Prediction of RGB camera values by means of artificial neural networks

Abstract

Artificial neural networks (ANN) enable modelling of complex nonlinear systems that cannot be easily described using formal equations and have been implemented in many fields of science and technology for pattern recognition, clustering or data fitting. The goal of our study was to create a system that transforms XYZ and L*a*b* values into arbitrary camera RGB values in stable — but without strict knowledge of — photographing conditions, by means of the ANN data fitting ability. We adopted a two layer feed-forward neural network with sigmoid hidden and linear output neurons, that can fit multi-dimensional mapping problems quite well, when using enough neurons in the hidden layer and being fed by congruent learning set of data. The network was trained with Levenberg– Marquardt backpropagation algorithm. Learning data sets consisted of input XYZ or L*a*b* values and output RGB values. Input data were calculated from the reflectance values of Gretag Macbeth Digital ColorChecker SGtest chart obtained by spectrophotometric measurements, by taking into account three different standard illuminants (A, D50 and D65) and two standard colorimetric observers (2 ° and 10 °). Output data were RGB values of test chart ColorChecker SG acquired by Nikon D50 digital camera. Our goal was to find answers to several questions, such as what is an optimal number of hidden layer neurons, what degree of accuracy can we obtain by training ANN with a limited number of color samples, how does number of neurons affect ANN learning time and also which type of input data is more suitable for the prediction of RGB values.
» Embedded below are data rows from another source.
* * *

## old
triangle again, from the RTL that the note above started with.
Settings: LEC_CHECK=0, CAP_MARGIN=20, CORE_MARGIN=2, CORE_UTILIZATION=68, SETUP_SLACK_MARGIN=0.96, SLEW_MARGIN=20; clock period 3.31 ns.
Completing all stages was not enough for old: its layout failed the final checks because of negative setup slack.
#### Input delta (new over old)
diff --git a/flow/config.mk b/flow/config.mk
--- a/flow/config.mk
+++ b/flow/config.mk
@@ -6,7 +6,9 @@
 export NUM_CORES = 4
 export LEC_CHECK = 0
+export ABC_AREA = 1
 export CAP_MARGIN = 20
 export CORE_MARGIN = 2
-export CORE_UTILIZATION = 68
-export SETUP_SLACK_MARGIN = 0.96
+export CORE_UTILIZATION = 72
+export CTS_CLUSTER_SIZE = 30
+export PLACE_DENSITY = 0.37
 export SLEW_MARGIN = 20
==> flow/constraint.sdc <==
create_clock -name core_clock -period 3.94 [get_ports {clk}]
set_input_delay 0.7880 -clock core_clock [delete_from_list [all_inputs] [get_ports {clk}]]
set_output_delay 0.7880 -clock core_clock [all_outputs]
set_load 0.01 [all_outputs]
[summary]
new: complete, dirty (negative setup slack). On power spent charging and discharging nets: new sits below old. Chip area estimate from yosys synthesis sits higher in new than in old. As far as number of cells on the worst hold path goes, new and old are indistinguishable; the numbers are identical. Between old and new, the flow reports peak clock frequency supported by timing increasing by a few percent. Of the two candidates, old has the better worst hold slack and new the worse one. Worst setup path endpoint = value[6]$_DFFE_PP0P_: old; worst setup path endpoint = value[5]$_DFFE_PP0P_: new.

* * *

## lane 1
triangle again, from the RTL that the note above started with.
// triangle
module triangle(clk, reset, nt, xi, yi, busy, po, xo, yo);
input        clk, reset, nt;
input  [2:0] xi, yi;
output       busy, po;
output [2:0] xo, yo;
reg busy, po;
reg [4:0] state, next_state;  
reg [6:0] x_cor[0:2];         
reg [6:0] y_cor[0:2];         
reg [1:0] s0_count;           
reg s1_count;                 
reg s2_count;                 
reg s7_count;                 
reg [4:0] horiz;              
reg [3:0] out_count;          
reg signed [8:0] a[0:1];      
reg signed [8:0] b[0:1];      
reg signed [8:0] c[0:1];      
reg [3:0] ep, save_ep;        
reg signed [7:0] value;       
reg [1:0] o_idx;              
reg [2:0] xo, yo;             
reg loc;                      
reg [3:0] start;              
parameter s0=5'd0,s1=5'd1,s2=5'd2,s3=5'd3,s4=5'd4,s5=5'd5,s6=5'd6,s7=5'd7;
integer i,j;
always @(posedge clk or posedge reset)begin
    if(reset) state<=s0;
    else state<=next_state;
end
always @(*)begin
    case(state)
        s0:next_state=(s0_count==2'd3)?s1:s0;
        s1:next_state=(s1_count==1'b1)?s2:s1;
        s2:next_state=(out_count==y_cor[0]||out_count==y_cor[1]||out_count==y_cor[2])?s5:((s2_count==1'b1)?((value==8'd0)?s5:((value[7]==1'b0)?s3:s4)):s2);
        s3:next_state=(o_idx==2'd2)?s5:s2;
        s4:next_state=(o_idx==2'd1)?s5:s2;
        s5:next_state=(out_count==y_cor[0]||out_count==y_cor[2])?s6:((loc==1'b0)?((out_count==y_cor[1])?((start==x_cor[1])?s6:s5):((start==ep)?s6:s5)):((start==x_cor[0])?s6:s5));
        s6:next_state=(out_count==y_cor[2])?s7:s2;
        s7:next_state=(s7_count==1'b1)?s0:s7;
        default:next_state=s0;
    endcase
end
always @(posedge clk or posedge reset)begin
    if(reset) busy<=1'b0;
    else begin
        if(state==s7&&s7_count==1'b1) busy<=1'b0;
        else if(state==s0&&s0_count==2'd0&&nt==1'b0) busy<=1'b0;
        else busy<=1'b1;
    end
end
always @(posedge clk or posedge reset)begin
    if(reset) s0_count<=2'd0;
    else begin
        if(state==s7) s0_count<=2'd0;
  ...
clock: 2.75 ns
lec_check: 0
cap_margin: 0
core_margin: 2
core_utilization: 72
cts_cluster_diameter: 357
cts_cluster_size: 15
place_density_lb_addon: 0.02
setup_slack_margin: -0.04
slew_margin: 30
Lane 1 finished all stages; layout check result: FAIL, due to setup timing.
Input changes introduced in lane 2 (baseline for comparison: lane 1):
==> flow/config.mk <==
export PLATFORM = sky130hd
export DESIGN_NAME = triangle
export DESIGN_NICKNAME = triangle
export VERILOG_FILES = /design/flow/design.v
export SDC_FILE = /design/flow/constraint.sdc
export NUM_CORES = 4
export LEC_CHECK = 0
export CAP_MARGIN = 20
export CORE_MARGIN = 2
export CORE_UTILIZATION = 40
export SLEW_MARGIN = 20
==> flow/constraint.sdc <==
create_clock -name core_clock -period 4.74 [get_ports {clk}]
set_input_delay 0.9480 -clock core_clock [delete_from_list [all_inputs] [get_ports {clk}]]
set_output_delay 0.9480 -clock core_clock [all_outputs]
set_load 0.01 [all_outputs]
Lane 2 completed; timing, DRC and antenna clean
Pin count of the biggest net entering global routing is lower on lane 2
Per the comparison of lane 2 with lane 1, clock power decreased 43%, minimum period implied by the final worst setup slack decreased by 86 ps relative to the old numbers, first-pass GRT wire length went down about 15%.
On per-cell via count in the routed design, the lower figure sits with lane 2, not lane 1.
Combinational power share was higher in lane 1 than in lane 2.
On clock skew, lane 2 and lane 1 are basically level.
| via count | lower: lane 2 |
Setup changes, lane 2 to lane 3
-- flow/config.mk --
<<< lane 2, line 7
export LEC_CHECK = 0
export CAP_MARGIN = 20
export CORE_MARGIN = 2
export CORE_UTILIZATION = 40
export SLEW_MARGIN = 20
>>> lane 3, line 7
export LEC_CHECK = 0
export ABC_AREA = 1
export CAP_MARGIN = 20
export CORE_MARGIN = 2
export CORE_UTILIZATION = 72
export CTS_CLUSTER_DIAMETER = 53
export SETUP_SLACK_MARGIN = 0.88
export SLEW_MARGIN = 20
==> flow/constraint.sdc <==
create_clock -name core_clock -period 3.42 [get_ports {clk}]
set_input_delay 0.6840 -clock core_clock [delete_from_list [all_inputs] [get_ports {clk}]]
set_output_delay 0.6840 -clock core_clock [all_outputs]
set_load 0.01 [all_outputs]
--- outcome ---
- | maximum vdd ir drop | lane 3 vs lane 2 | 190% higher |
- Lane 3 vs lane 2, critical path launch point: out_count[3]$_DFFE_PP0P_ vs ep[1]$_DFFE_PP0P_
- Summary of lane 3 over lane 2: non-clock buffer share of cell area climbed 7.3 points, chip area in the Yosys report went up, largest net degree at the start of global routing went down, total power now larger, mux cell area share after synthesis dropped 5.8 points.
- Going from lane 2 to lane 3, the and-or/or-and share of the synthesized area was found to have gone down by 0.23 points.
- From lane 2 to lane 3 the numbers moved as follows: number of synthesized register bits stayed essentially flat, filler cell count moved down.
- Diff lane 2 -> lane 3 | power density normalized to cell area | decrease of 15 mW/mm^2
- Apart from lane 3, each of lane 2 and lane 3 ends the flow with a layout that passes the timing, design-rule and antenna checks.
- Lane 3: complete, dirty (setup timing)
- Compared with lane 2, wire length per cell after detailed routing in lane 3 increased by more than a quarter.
== lane 1 ==
==> flow/design.v (excerpt) <==
module vgacontrol(  
input PCLK, 				 
input PRESERN, 				 
input PSEL, 				 
input PENABLE, 				 
output wire PREADY, 		 
output wire PSLVERR,		 
input PWRITE,				 
input [31:0] PADDR,			 
input wire [31:0] PWDATA,	 
output reg [31:0] PRDATA,	 
output HS, 
output VS, 
output reg vga_R,
output reg vga_G,
output reg vga_B,
input SW,
input SW2,
input SW3
);
assign PSLVERR = 0;
assign PREADY = 1;
reg [31:0] player1;
reg [31:0] player2;
reg [31:0] whichplayer;
reg [31:0] winner;
wire player1_score;
wire player2_score;
wire p1_p;
wire p2_p;
wire p_u;
wire win_out;
wire pwin_out1;
wire pwin_out2;
wire player1_write = (PSEL & PENABLE & PWRITE & (PADDR[11:0] == 12'h104));
wire player2_write = (PSEL & PENABLE & PWRITE & (PADDR[11:0] == 12'h108));
wire whichplayer_write = (PSEL & PENABLE & PWRITE & (PADDR[11:0] == 12'h114));
wire winner_write = (PSEL & PENABLE & PWRITE & (PADDR[11:0] == 12'h118));
wire SWDebounce;
wire SWDebounce2;
wire SWDebounce3;
wire pwin1_out;
wire pwin2_out;
wire quarterclk, quarter_rise;
wire flashclk, flash_rise, half_flash, half_rise, quarter_flash, quarter_flash_rise;
Button_Debouncer db1(PCLK, PRESERN, SW, SWDebounce);
Button_Debouncer db2(PCLK, PRESERN, SW2, SWDebounce2);
Button_Debouncer db3(PCLK, PRESERN, SW3, SWDebounce3);
always @(posedge PCLK) 		 
begin
    if(!PRESERN)
        PRDATA <= 32'd0;
    else if(PADDR[11:0] == 12'h100)
    begin
        PRDATA[31:1] <= 31'h00000000;				 
        PRDATA[0] <= SWDebounce; 	 
    end
    else if(PADDR[11:0] == 12'h104)
    begin				
        PRDATA <= player1;
    end
    else if(PADDR[11:0] == 12'h108)
    begin				
        PRDATA <= player2;
    end
    else if(PADDR[11:0] == 12'h10C)
    begin
        PRDATA[31:1] <= 31'h00000000;				 
        PRDATA[0] <= SWDebounce2; 
    end
    else if(PADDR[11:0] == 12'h114)
    begin				 
        PRDATA <= whichplayer; 
    end
    else if(PADDR[11:0] == 12'h118)
    begin
        PRDATA[31:1] <= 31'h00000000;				 
  ...
Size in the first run: about 270 flip-flops, ~0.014 mm^2 of cells after synthesis.
export LEC_CHECK = 0
export ABC_AREA = 0
export CAP_MARGIN = 0
export CELL_PAD_IN_SITES_DETAIL_PLACEMENT = 1
export CORE_MARGIN = 6
export CORE_UTILIZATION = 69
export CTS_CLUSTER_DIAMETER = 96
export GPL_TIMING_DRIVEN = 0
export MAX_ROUTING_LAYER = met4
export MIN_ROUTING_LAYER = met1
export PLACE_DENSITY_LB_ADDON = 0.06
export SETUP_SLACK_MARGIN = 0.12
export SLEW_MARGIN = 25
export TNS_END_PERCENT = 70
create_clock -name core_clock -period 2.88 [get_ports {PCLK}]
run.sh (not shown) runs the stock make flow with config.mk's settings and CLKGATE_MAP_FILE=.
Lane 1 did not run to completion, as it errored out during 3_5_place_dp.
Relative to lane 1, the following input files were edited for lane 2:
- setting PLACE_DENSITY to 0.6 for the first time
- changing ABC_AREA from 0 to 1
- removing TNS_END_PERCENT (formerly 70)
- removing GPL_TIMING_DRIVEN (formerly 0)
- removing SETUP_SLACK_MARGIN (formerly 0.12)
- changing SLEW_MARGIN from 25 to 20
- removing CTS_CLUSTER_DIAMETER (formerly 96)
- removing PLACE_DENSITY_LB_ADDON (formerly 0.06)
- changing CORE_MARGIN from 6 to 2
- changing CORE_UTILIZATION from 69 to 72
- removing MIN_ROUTING_LAYER (formerly met1)
- changing CAP_MARGIN from 0 to 20
- removing MAX_ROUTING_LAYER (formerly met4)
- removing CELL_PAD_IN_SITES_DETAIL_PLACEMENT (formerly 1)
- setting CORE_ASPECT_RATIO to 1.33 for the first time
- changing the clock period (ns, I/O delays scaled along) from 2.88 to 2.51
Results
The flow ended early for lane 2: it failed with a tool error in 4_1_cts.
In lane 2 relative to lane 1, width of the die had gone down by more than 10%.
Relative to lane 1, the vertical extent of the die of lane 2 is higher by 16 um.
Lane 2 against lane 1: number of instances in the synthesized netlist went up; area figure in the yosys stat output went up; mux cell area share after synthesis went down.
Cmp lane 2 and lane 1 / final RePlAce weighted congestion / higher: lane 2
Since each ANN learning epoch starts with a random weight distribution and random training, validation and testing data selection, every learning cycle stopped in its local minimum. To assess the representative values of difference between the actual and the predicted values, learning cycle for each number of hidden layer neurons and for each learning data set was repeated many times and average ANN training time and average, median and minimal error rates for training, validation and testing data were recorded.